Roebuck Meadows is a biological Site of Special Scientific Interest for their very varied and herb-rich vegetation composed of mire and grassland communities together comprising an important example of lowland mire, which is a nationally scarce habitat. The meadows contain Cornish moneywort (Sibthorpia europaea), a nationally scarce plant restricted to south-west Britain.

==Landmarks==

===Crowcombe Court===

Crowcombe Court is a large country house dating from 1724 to 1739, by Thomas Parker and finished by Nathaniel Ireson of Wincanton. Minor alterations were carried out by Edward Middleton Barry around 1870. It is Grade I listed. It has previously been used as a nursing home and today the Court is hired out for weddings and other functions.

===Halsway Manor===

Halsway Manor is England's National Centre for Traditional Music, Dance and Song. It is the only residential folk centre in the UK. The eastern end of the building dates from the 15th century with the western end as an addition in the 19th century.

===Village cross===

The village cross is 30 m east of The Carew Arms and 170 m north west of the Church of the Holy Ghost dates from the 14th century. It is made of red sandstone. The octagonal shaft is 3 metres (9.8 ft) high, topped by a Greek cross added in the 19th century, standing on an octagonal base. It has been scheduled as an ancient monument and designated as a Grade II* listed building.

==Religious sites==

The Church of the Holy Ghost has a tower dating from the 14th century with the rest of the building being dated at the 15th century. It has been designated by English Heritage as a Grade I listed building.

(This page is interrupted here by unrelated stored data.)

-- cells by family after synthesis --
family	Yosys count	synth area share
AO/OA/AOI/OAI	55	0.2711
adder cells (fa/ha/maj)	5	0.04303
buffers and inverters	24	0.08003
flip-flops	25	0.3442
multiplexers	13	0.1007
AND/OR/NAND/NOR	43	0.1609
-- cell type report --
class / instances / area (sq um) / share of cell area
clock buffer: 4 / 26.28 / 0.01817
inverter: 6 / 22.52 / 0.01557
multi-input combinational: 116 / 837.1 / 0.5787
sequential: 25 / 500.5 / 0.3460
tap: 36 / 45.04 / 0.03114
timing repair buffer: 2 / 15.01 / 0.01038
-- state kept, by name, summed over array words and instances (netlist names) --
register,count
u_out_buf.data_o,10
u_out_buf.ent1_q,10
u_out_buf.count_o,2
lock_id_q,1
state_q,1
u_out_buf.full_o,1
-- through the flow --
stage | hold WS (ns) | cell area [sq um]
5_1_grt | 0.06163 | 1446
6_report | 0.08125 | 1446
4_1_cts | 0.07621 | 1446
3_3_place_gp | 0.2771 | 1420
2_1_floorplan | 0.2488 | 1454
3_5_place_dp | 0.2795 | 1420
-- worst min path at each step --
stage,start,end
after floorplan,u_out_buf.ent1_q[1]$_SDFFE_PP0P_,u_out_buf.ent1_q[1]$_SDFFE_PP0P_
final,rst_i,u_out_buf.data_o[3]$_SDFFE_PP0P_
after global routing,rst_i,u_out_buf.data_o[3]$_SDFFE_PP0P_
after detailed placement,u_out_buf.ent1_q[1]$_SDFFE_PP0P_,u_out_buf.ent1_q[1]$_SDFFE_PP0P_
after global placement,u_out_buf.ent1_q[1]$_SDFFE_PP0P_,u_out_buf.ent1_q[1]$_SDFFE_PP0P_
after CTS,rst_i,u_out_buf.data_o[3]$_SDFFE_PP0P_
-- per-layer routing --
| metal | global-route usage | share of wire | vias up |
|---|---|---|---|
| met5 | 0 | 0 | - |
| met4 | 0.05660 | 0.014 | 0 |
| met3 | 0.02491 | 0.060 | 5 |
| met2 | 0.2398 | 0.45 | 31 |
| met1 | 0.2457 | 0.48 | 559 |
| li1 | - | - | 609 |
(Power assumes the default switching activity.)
$ cat src/rtl/sonar_pkg.sv
// Shared definitions for the sonar measurement controller:
// FSM state codes, BCD distance width and default timing values.
// Imported by controle_sonar.
package sonar_pkg;

  localparam int BCD_W          = 12;
  localparam int ESTADO_W       = 4;
  localparam int PERIODO_PADRAO = 5_000_000; // 100 ms at 50 MHz
  localparam int TIMEOUT_PADRAO = 1_500_000; // 30 ms at 50 MHz

  typedef enum logic [ESTADO_W-1:0] {
    INICIAL   = 4'd0,
    DISPARA   = 4'd1,
    ESPERA    = 4'd2,
    ARMAZENA  = 4'd3,
    INTERVALO = 4'd4,
    FALHA     = 4'd5
  } estado_t;

endpackage

$ cat src/rtl/contador_sat.sv
// Saturating up-counter with synchronous clear; flags when LIMITE is reached.
// Latency: flag follows the count register (1 cycle after the enabling edge).
// No backpressure; clear has priority over enable.
module contador_sat #(
  parameter int WIDTH  = 8,
  parameter int LIMITE = 255
) (
  input  logic clock,
  input  logic reset,
  input  logic limpa_i,
  input  logic habilita_i,
  output logic saturado_o
);

  localparam logic [WIDTH-1:0] LIM = WIDTH'(LIMITE);

  logic [WIDTH-1:0] conta_q, conta_d;

  // Next count: clear wins, otherwise count up and hold at the limit.
  always_comb begin
    conta_d = conta_q;
    if (limpa_i) begin
      conta_d = '0;
    end else if (habilita_i && (conta_q != LIM)) begin
      conta_d = conta_q + WIDTH'(1);
    end
  end

  // Count register.
  always_ff @(posedge clock or negedge reset) begin
    if (!reset) begin
      conta_q <= '0;
    end else begin
      conta_q <= conta_d;
    end
  end

  assign saturado_o = (conta_q == LIM);

endmodule

$ cat src/rtl/controle_sonar.sv
// Periodic ultrasonic measurement controller: trigger, wait with timeout, store BCD distance.
// Latency: pronto_sensor to nova_medida is 1 cycle; medir_sensor every PERIODO cycles.
// No backpressure; optional threshold alarm built when CONTROLE_SONAR_ALARME_EN is defined.
module controle_sonar
  import sonar_pkg::*;
#(
  parameter int PERIODO = PERIODO_PADRAO,
  parameter int TIMEOUT = TIMEOUT_PADRAO
) (
  input  logic             clock,
  input  logic             reset,
  input  logic             ligar,
  input  logic             pronto_sensor,
  input  logic [BCD_W-1:0] medida_sensor,
  input  logic [BCD_W-1:0] limiar,
  output logic             medir_sensor,
  output logic             reinicia_sensor,
  output logic [BCD_W-1:0] medida,
  output logic             nova_medida,
  output logic             erro,
  output logic             alarme,
  output logic [3:0]       db_estado
);

  localparam int PER_W = $clog2(PERIODO + 1);
  localparam int TO_W  = $clog2(TIMEOUT + 1);

  estado_t          estado_q, estado_d;
  logic             per_sat, to_sat;
  logic             medir_q, reinicia_q, nova_q, erro_q;
  logic [BCD_W-1:0] medida_q;

  // Counters restart on the edge that enters DISPARA, so the trigger cycle reads 0
  // and the next trigger lands exactly PERIODO cycles after this one.
  contador_sat #(.WIDTH(PER_W), .LIMITE(PERIODO - 1)) u_periodo (
    .clock      (clock),
    .reset      (reset),
    .limpa_i    (estado_d == DISPARA),
    .habilita_i (estado_q != INICIAL),
    .saturado_o (per_sat)
  );

  contador_sat #(.WIDTH(TO_W), .LIMITE(TIMEOUT - 1)) u_timeout (
    .clock      (clock),
    .reset      (reset),
    .limpa_i    (estado_d == DISPARA),
    .habilita_i ((estado_q == DISPARA) || (estado_q == ESPERA)),
    .saturado_o (to_sat)
  );

  // Next-state logic; a late measurement finds the period counter saturated
  // and retriggers on the cycle after entering INTERVALO.
  always_comb begin
    estado_d = estado_q;
    case (estado_q)
      INICIAL:   if (ligar) estado_d = DISPARA;
      DISPARA:   estado_d = ESPERA;
      ESPERA: begin
        if (pronto_sensor)   estado_d = ARMAZENA;
        else if (to_sat)     estado_d = FALHA;
      end
      ARMAZENA:  estado_d = INTERVALO;
      FALHA:     estado_d = INTERVALO;
      INTERVALO: begin
        if (!ligar)          estado_d = INICIAL;
        else if (per_sat)    estado_d = DISPARA;
      end
      default:   estado_d = INICIAL;
    endcase
  end

  // State register.
  always_ff @(posedge clock or negedge reset) begin
    if (!reset) begin
      estado_q <= INICIAL;
    end else begin
      estado_q <= estado_d;
    end
  end

  // Pulses are decoded from the next state so they are flop outputs aligned with the state.
  always_ff @(posedge clock or negedge reset) begin
    if (!reset) begin
      medir_q    <= 1'b0;
      reinicia_q <= 1'b0;
      nova_q     <= 1'b0;
      erro_q     <= 1'b0;
      medida_q   <= '0;
    end else begin
      medir_q    <= (estado_d == DISPARA);
      reinicia_q <= (estado_d == FALHA);
      nova_q     <= (estado_d == ARMAZENA);
      if (estado_d == ARMAZENA) begin
        medida_q <= medida_sensor;
        erro_q   <= 1'b0;
      end else if (estado_d == FALHA) begin
        erro_q   <= 1'b1;
      end
    end
  end

`ifdef CONTROLE_SONAR_ALARME_EN
  logic alarme_q;

  // Alarm follows the stored distance; plain binary compare keeps BCD order.
  always_ff @(posedge clock or negedge reset) begin
    if (!reset) begin
      alarme_q <= 1'b0;
    end else if (estado_d == ARMAZENA) begin
      alarme_q <= (medida_sensor < limiar);
    end
  end

  assign alarme = alarme_q;
`else
  logic unused_limiar;
  assign unused_limiar = ^limiar;
  assign alarme        = 1'b0;
`endif

  assign medir_sensor    = medir_q;
  assign reinicia_sensor = reinicia_q;
  assign nova_medida     = nova_q;
  assign erro            = erro_q;
  assign medida          = medida_q;
  assign db_estado       = estado_q;

endmodule
==> src/rtl/cmd_arbiter.sv <==
`default_nettype none
// +----------------------------------------------------------------------------+
// | cmd_arbiter : shares the cmd_cfg command port among remote, aux and the     |
// |               link-loss failsafe, and routes responses back to the owner.   |
// | Revision    : 1.0                                                           |
// +----------------------------------------------------------------------------+
module cmd_arbiter #(
    parameter int         WDOG_W  = 9,
    parameter logic [7:0] EMER_OP = 8'h07
) (
    input  logic        clk,
    input  logic        rst_n,
    input  logic        rmt_cmd_rdy,
    input  logic [7:0]  rmt_cmd,
    input  logic [15:0] rmt_data,
    output logic        rmt_clr_cmd_rdy,
    output logic        rmt_send_resp,
    input  logic        aux_cmd_rdy,
    input  logic [7:0]  aux_cmd,
    input  logic [15:0] aux_data,
    output logic        aux_clr_cmd_rdy,
    output logic        aux_send_resp,
    output logic [7:0]  rsp,
    output logic        cmd_rdy,
    output logic [7:0]  cmd,
    output logic [15:0] data,
    input  logic        clr_cmd_rdy,
    input  logic [7:0]  resp,
    input  logic        send_resp,
    input  logic        motors_off,
    output logic        link_lost
);

    typedef enum logic [1:0] {S_IDLE = 2'd0, S_ISSUE = 2'd1, S_WAIT_RESP = 2'd2} state_t;
    typedef enum logic [1:0] {OWN_NONE = 2'd0, OWN_RMT = 2'd1, OWN_AUX = 2'd2, OWN_FS = 2'd3} owner_t;

    state_t              state_q;
    owner_t              owner_q;
    logic                cmd_rdy_q;
    logic [7:0]          cmd_q;
    logic [15:0]         data_q;
    logic [7:0]          rsp_q;
    logic                rmt_send_q;
    logic                aux_send_q;
    logic                fs_pend_q;
    logic                link_lost_q;
    logic [WDOG_W-1:0]   wdog_q;
    logic [WDOG_W-1:0]   wdog_d;

    logic idle, grant_fs, grant_rmt, grant_aux, grant_any, complete, wdog_fire;

    assign idle      = (state_q == S_IDLE);
    assign grant_fs  = idle && fs_pend_q;
    assign grant_rmt = idle && !fs_pend_q && rmt_cmd_rdy;
    assign grant_aux = idle && !fs_pend_q && !rmt_cmd_rdy && aux_cmd_rdy;
    assign grant_any = grant_fs || grant_rmt || grant_aux;

    // Response may coincide with the clear; treat that as an immediate completion.
    assign complete  = ((state_q == S_ISSUE) && clr_cmd_rdy && send_resp) ||
                       ((state_q == S_WAIT_RESP) && send_resp);

    // Fires once per link-loss episode; link_lost stays set until a remote grant.
    assign wdog_fire = (&wdog_q) && !link_lost_q && !motors_off && !grant_rmt;

    always_comb begin
        wdog_d = wdog_q;
        if (motors_off || grant_rmt)
            wdog_d = '0;
        else if (!link_lost_q && !(&wdog_q))
            wdog_d = wdog_q + WDOG_W'(1);
    end

    always_ff @(posedge clk or negedge rst_n) begin
        if (!rst_n) begin
            state_q     <= S_IDLE;
            owner_q     <= OWN_NONE;
            cmd_rdy_q   <= 1'b0;
            cmd_q       <= 8'h00;
            data_q      <= 16'h0000;
            rsp_q       <= 8'h00;
            rmt_send_q  <= 1'b0;
            aux_send_q  <= 1'b0;
            fs_pend_q   <= 1'b0;
            link_lost_q <= 1'b0;
            wdog_q      <= '0;
        end else begin
            rmt_send_q <= 1'b0;
            aux_send_q <= 1'b0;
            wdog_q     <= wdog_d;

            case (state_q)
                S_IDLE: begin
                    if (grant_any) begin
                        if (grant_fs) begin
                            cmd_q   <= EMER_OP;
                            data_q  <= 16'h0000;
                            owner_q <= OWN_FS;
                        end else if (grant_rmt) begin
                            cmd_q   <= rmt_cmd;
                            data_q  <= rmt_data;
                            owner_q <= OWN_RMT;
                        end else begin
                            cmd_q   <= aux_cmd;
                            data_q  <= aux_data;
                            owner_q <= OWN_AUX;
                        end
                        cmd_rdy_q <= 1'b1;
                        state_q   <= S_ISSUE;
                    end
                end
                S_ISSUE: begin
                    if (clr_cmd_rdy) begin
                        cmd_rdy_q <= 1'b0;
                        state_q   <= S_WAIT_RESP;
                    end
                end
                S_WAIT_RESP: ;
                default: state_q <= S_IDLE;
            endcase

            if (complete) begin
                rsp_q      <= resp;
                rmt_send_q <= (owner_q == OWN_RMT);
                aux_send_q <= (owner_q == OWN_AUX);
                owner_q    <= OWN_NONE;
                state_q    <= S_IDLE;
            end

            if (grant_fs)
                fs_pend_q <= 1'b0;
            else if (wdog_fire)
                fs_pend_q <= 1'b1;

            if (grant_rmt)
                link_lost_q <= 1'b0;
            else if (wdog_fire)
                link_lost_q <= 1'b1;
        end
    end

    // Clears are combinational so a requester sees them in the cycle its rdy is sampled.
    assign rmt_clr_cmd_rdy = grant_rmt && rst_n;
    assign aux_clr_cmd_rdy = grant_aux && rst_n;
    assign rmt_send_resp   = rmt_send_q;
    assign aux_send_resp   = aux_send_q;
    assign rsp             = rsp_q;
    assign cmd_rdy         = cmd_rdy_q;
    assign cmd             = cmd_q;
    assign data            = data_q;
    assign link_lost       = link_lost_q;

endmodule
`default_nettype wire

==> config.mk <==
export PLATFORM = sky130hd
export DESIGN_NAME = cmd_arbiter
export DESIGN_NICKNAME = d
export VERILOG_FILES = /design/src/rtl/cmd_arbiter.sv
export SDC_FILE = /design/constraint.sdc
export NUM_CORES = 1
export LEC_CHECK = 0
export ABC_CLOCK_PERIOD_IN_PS = 2500
export BUFFER_PORTS_ARGS = -buffer_cell sky130_fd_sc_hd__buf_4
export CORE_MARGIN = 4
export CORE_UTILIZATION = 47
export CTS_CLUSTER_DIAMETER = 150
export DETAILED_ROUTE_END_ITERATION = 8
export PLACE_DENSITY = 0.79
export SLEW_MARGIN = 10
export SYNTH_ARGS = -nofsm -noshare
export SYNTH_HDL_FRONTEND = slang
export SYNTH_SLANG_ARGS = --single-unit
==> constraint.sdc <==
create_clock -name clk -period 2.5 [get_ports clk]
set_input_delay 0.25 -clock clk [delete_from_list [all_inputs] [get_ports clk]]
set_output_delay 0.25 -clock clk [all_outputs]
set_load 0.01 [all_outputs]
# Yosys cells after proc, flatten, opt, wreduce, memory -nomap -nowiden
# Index checks and enable logic that the tools add are counted.
# op_classes
n_addsub,1
n_eq_ne,9
muxes,23
n_reduce_logical,36
# op_table
operator,n
two-way mux 16 bit,2
two-way mux 9 bit,2
two-way mux 2 bit,8
two-way mux 8 bit,2
logical AND 1 bit,14
nonzero test 2 bit,6
adder 9 x 1 -> 9 bit (second input constant),1
AND reduction 9 bit,1
two-way mux 1 bit,7
logical NOT 1 bit,6
case mux 2 bit (3 select lines),1
AND reduction 3 bit,2
== test 2 x 1 -> 1 bit (second input constant),2
== test 2 bit (second input constant),2
logical OR 1 bit,4
!= test 2 bit (second input constant),2
AND reduction 2 bit,2
!= test 3 x 1 -> 1 bit (second input constant),1
!= test 3 bit (second input constant),1
logical NOT 2 bit,1
!= test 2 x 1 -> 1 bit (second input constant),1
case mux 1 bit (2 select lines),1
# word_totals
regBits,50
out_inout_bits,38
elab_cells,80

# Logic depth before layout (Yosys ltp)
# logic_depth
depth_word,8
ltp_mapped,8
ltp_nobuf,7

# Least setup slack after synthesis
# No wires, ideal clock.
# synth_timing
path_kind,reg-to-reg
start,register wdog_q[0]
end,register wdog_q[6]
setup_time_ns,0.077
arrival_time_ns,1.891
setup_slack_ns,0.532
stages_incl_launch_ff,9
n_path_buf,1
period_less_slack_ns,1.968
path_cell_list,dfrtp_1 ha_1 nand3_1 nor3_1 ha_1 or2_1 clkbuf_1 or4_1 a21oi_1
# synth_via
elab_chain_cells,4
# synth_lines
element,line,rtl
start: declaration,47,logic [WDOG_W-1:0] wdog_q;
start signal: assignment,89,wdog_q <= wdog_d;
"parallel branches: the longest is 4 deep, another holds adder 9 x 1 -> 9 bit",-,
# Several ways; the timed one is not identified. The select of a mux whose other input is x is not followed.
# A chain may end at the register's enable or synchronous reset.

# Final worst setup path
# layout_timing
start,register wdog_q[0]
end,register wdog_q[7]
# The elaborated chain is that of the path after synthesis.

==> results by stage <==
Hold path:
- Counting instances, the worst hold path has a depth of 2.
- The end of the worst hold path is state_q[1]$_DFFE_PN0P_.
- The path class of the lowest-slack min-delay path is in -> reg.
- The startpoint identified for the worst hold timing path is send_resp.

STA:
- The final-report hold violation count is 0.
- The clock arrives with around 0.0089 ns of skew.
- The accumulated negative setup slack is 0 ns.
- Headroom to the max-slew limit came out at 0.434.
- The worst path meets setup with 0.407 ns of slack.
- The time the final worst path needs with I/O delays and setup is around 2.1 ns.
- Setup repair after global routing left no endpoint under its margin.
- At the pin with the least slew margin, the transition time is 0.850 ns.
- The final max-slew violation count is 0.
- Timing would allow up to ~0.48 GHz.
- Dividing the final minimum period by the clock period gives 0.837.
- Setup violations remaining at the end of the flow were counted as 0.

Run:
- Max-cap violations in this run came to 0.

Final layout:
- For this run, the share of the core covered by cells in the final layout is 0.679.
- Compared with the post-synthesis result, the final layout area differs by 38.3%.
- In the final layout, the share of cells above drive strength 1 is 0.369.
- For this run, the post-layout net count is between 400 and 500.
- The finished cells cover 3250 um2.
- The number of antenna diodes is 0.

Setup path:
- The worst endpoint required time is roughly 2.7 ns.
- The count of buffering cells on the critical path with inverters included is 0.
- The path depth of the worst reg2reg path is 7.
- The worst setup path is of the reg -> reg kind.
- The sort of element at the start of the critical path is a flip-flop.
- The slowest cell on the critical path is sky130_fd_sc_hd__or4_1.
- The maximum cell stage delay along the critical path is between 0.4 and 0.5 ns.
- The launch point of the worst reg-to-reg path is wdog_q[0]$_DFFE_PN0P_.
- The setup check on the worst reg-to-reg path leaves a slack of approximately 0.41 ns.
- The worst register-to-register path ends at wdog_q[7]$_DFFE_PN0P_.
- The kind of cell adding the most delay to the critical path is simple AND/OR/NAND/NOR gates.
- For the worst setup path, the data arrival time is 2.31 ns.
- Walking the worst path, the cells encountered are ha_1 -> nand3_1 -> nor3_1 -> ha_1 -> nand4bb_1 -> or4_1 -> a21oi_1.
- The type of destination of the critical path is a flip-flop.
- The maximum fanout along the worst path is 6.
- Counting stages on the worst path, the most repeated cell is sky130_fd_sc_hd__ha_1.

Route:
- For this block, the via count after detailed routing is about 2,200.
- The number of nets still failing antenna checks after routing is 0.
- The DRC marker count from the first detailed-route iteration is between 100 and 150.
- Wires add up to 6210 um.
- The remaining design rule violation count is 0.
- The detailed-router iteration count before antenna repair is 4.
- Dividing the detail-routed via count by the number of cells gives around 5.3.
- The detailed-route wire length per cell is 15.3 um.

Floorplanning:
- The number of top-level design ports is approximately 100.
- The total area inside the core boundary comes to ~4800 um2.
- From left edge to right edge, the die measures 78.7 um.
- The cell row count is 25.
- The area enclosed by the die boundary is 6190 um2.
- The chip height is roughly 79 um.
- The initial core utilization is 0.491.

Clocking:
- The clock reaches the later pin of the worst-skew pair after about 0.29 ns.
- Counting along the longest clock path gives a buffer depth of 2.
- TritonCTS built the clock tree.
- Buffers inserted during clock tree synthesis total 5.
- Clock tree synthesis selected as its root buffer the cell sky130_fd_sc_hd__clkbuf_8.
- The depth of the CTS H-tree is 2.
- The tree built by TritonCTS fans out to 50 sinks.
- The number of instances resized during post-cts repair is 0.
- After clock tree synthesis, the clock-pin slew on the worst setup and hold paths is ~0.080 ns.

GRT:
- The number of global-route vias before repair was about 2,200.
- For this run the aggregate overflow at the end of global routing stands at 0.
- The all-layer global routing usage is 0.206.
- Entering global routing, the biggest net connects 30 pins.
- The first global-routing pass estimated a little over 10,000 um of wire.
- The number of antenna violations at the first check in global routing is 0.

Synthesis:
- The top flip-flop cell by instance count after synthesis is sky130_fd_sc_hd__dfrtp_1.
- The number of different library cells in the post-synthesis netlist is 32.
- The synthesized design contains 0 enable-type register cells.
- Of all cell types, the one taking the most synthesized area is sky130_fd_sc_hd__dfrtp_1.
- The flip-flop and latch count after synthesis is 50.
- The synthesized netlist occupies a cell area of ~2300 um2.
- Dividing the synthesized area by the synthesized cell count gives 9.74 um2.
- For this run, the register share of the synthesized area comes to 0.533.
- By area the synthesized netlist is led by sky130_fd_sc_hd__dfrtp_1, sky130_fd_sc_hd__a21oi_1, sky130_fd_sc_hd__o21ai_0, sky130_fd_sc_hd__a31oi_1, sky130_fd_sc_hd__nand2_1.
- The share of synthesized area in the top cell type comes to 0.533.
- Counting every net in the synthesized netlist gives around 300.
- The share of flip-flops with an asynchronous set or reset after synthesis is 1.00.
- The most instantiated library cell after synthesis is sky130_fd_sc_hd__dfrtp_1.
- By count the netlist is led by sky130_fd_sc_hd__dfrtp_1, sky130_fd_sc_hd__a21oi_1, sky130_fd_sc_hd__nand2_1.
- Synthesis produced 241 cells.
- The total of warnings raised by yosys is 0.

Pwr:
- The worst-case vdd ir drop is around 0.55 mV.
- The power density over cell area is between 1000 and 1500 nW/um2.
- In this run the static leakage power is between 1 and 1.5 nW.

Placed design:
- The number of I/O port buffers is 100.
- Summed over all nets, the half-perimeter wirelength after detailed placement is between 4000 and 5000 um.
- The worst slack at placement is 0.413 ns.
- The final estimated routing congestion in global placement is a little under 0.8.
- The placed instances occupy a cell area of ~3100 um2.

Run status:
- The flow ran to the end, and the final reports show no timing, DRC or antenna violations.
==> layer usage <==
layer	global-route usage	vias to the layer above	part of all wire
met4	0.0455	0	0.0047
met1	0.270	1015	0.44
met5	0	-	0
li1	-	1062	-
met2	0.346	85	0.48
met3	0.0533	2	0.072
==> worst max path at each step <==
stage / from / endpoint / slack (ns) / cells past startpoint
final: wdog_q[0]$_DFFE_PN0P_ / wdog_q[7]$_DFFE_PN0P_ / 0.41 / 7
after global routing: wdog_q[0]$_DFFE_PN0P_ / wdog_q[7]$_DFFE_PN0P_ / 0.24 / 7
after CTS: wdog_q[0]$_DFFE_PN0P_ / wdog_q[7]$_DFFE_PN0P_ / 0.40 / 7
after detailed placement: wdog_q[0]$_DFFE_PN0P_ / wdog_q[7]$_DFFE_PN0P_ / 0.41 / 7
after global placement: wdog_q[0]$_DFFE_PN0P_ / wdog_q[7]$_DFFE_PN0P_ / 0.49 / 7
after floorplan: wdog_q[0]$_DFFE_PN0P_ / wdog_q[6]$_DFFE_PN0P_ / 0.53 / 8
==> cells in the final DEF, fill, tap and decap left out, types with 2 or more instances in the layout <==
| cell type | netlist | layout |
|---|---|---|
| sky130_fd_sc_hd__xnor2_1 | 2 | 2 |
| sky130_fd_sc_hd__nor2b_1 | 4 | 4 |
| sky130_fd_sc_hd__nand3_1 | 3 | 3 |
| sky130_fd_sc_hd__or2_1 | 3 | 3 |
| sky130_fd_sc_hd__nor2_1 | 9 | 8 |
| sky130_fd_sc_hd__dfrtp_1 | 50 | 50 |
| sky130_fd_sc_hd__ha_1 | 2 | 2 |
| sky130_fd_sc_hd__mux2_2 | 8 | 8 |
| sky130_fd_sc_hd__a21oi_1 | 32 | 32 |
| sky130_fd_sc_hd__o21ai_0 | 29 | 29 |
| sky130_fd_sc_hd__o31ai_1 | 5 | 5 |
| sky130_fd_sc_hd__nand2_1 | 31 | 31 |
| sky130_fd_sc_hd__or3_1 | 4 | 4 |
| sky130_fd_sc_hd__clkbuf_8 | 0 | 6 |
| sky130_fd_sc_hd__a31oi_1 | 21 | 21 |
| sky130_fd_sc_hd__or4_1 | 2 | 2 |
| sky130_fd_sc_hd__nor3_1 | 4 | 4 |
| sky130_fd_sc_hd__nor3b_1 | 3 | 3 |
| sky130_fd_sc_hd__inv_1 | 3 | 3 |
| sky130_fd_sc_hd__buf_4 | 2 | 104 |
==> cell families after synthesis <==
logic type | share of synthesized area
AO/OA/AOI/OAI | 0.217
AND/OR/NAND/NOR | 0.151
flip-flops | 0.533
buffers and inverters | 0.0426
multiplexers | 0.0384
XOR/XNOR | 0.00746
adder cells (fa/ha/maj) | 0.0107
==> timing repair <==
item	CTS	global route
endpoints found under the hold margin	26	0
hold buffers	1	0
buffers inserted	0	0
==> layout make-up <==
class	instances	area [um2]
clock buffers	7	86.3
well taps	67	83.8
clock inverters	1	5.00
repair buffers	106	811
fillers	419	1540
inverters	3	11.3
flip-flops and latches	50	1250
multi-input cells	172	1000
==> worst reg2reg max path, delay by kind of cell (launching register included) <==
family / cells / cell delay, ns
AOI/OAI and AO/OA: 1 / 0.15
adders and majority gates: 2 / 0.47
and+or+nand+nor: 4 / 0.97
DFF: 1 / 0.44
==> power by group <==
part	internal, mW	leakage (nW)	total [mW]	switching [mW]
Combinational	0.731	0.813	1.49	0.755
Sequential	1.12	0.604	1.32	0.200
Clock	0.224	0.0482	0.470	0.246
==> flip-flops by register name, indices dropped and copies added (netlist names) <==
register	count
data	16
wdog_q	9
cmd	8
rsp	8
owner_q	2
state_q	2
aux_send_resp	1
cmd_rdy	1
fs_pend_q	1
link_lost	1
rmt_send_resp	1
==> metrics by stage <==
step | std cells | hold WS (ns) | total power, mW
after global routing | 406 | 0.114 | 3.52
after detailed placement | 397 | 0.187 | 2.83
after global placement | 397 | 0.186 | 2.79
after CTS | 406 | 0.110 | 3.30
final | 406 | 0.121 | 3.28
after floorplan | 241 | -0.0456 | 2.12
Note: power is estimated with default switching activity, not from simulation.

In 1724 the spire was damaged by a lightning strike. The top section of the spire was removed and is now planted in the churchyard and stone from the spire was used in the flooring of the church. Inside the church carved bench-ends, dating from 1534, depict such pagan subjects as the Green Man and the legend of the men of Crowcombe fighting a two-headed dragon.

===Church House===
The Church House and Pound was built around 1515 for parish functions, later being used to house the poor of the village on the lower floor and a school on the upper. Following an appeal for public funds to repair the building in 1907, the ground floor is now being used as a village hall and the upper to house exhibitions. It is a Grade II* listed building. Further grants and public fund raising in 2007 enabled a major refurbishment.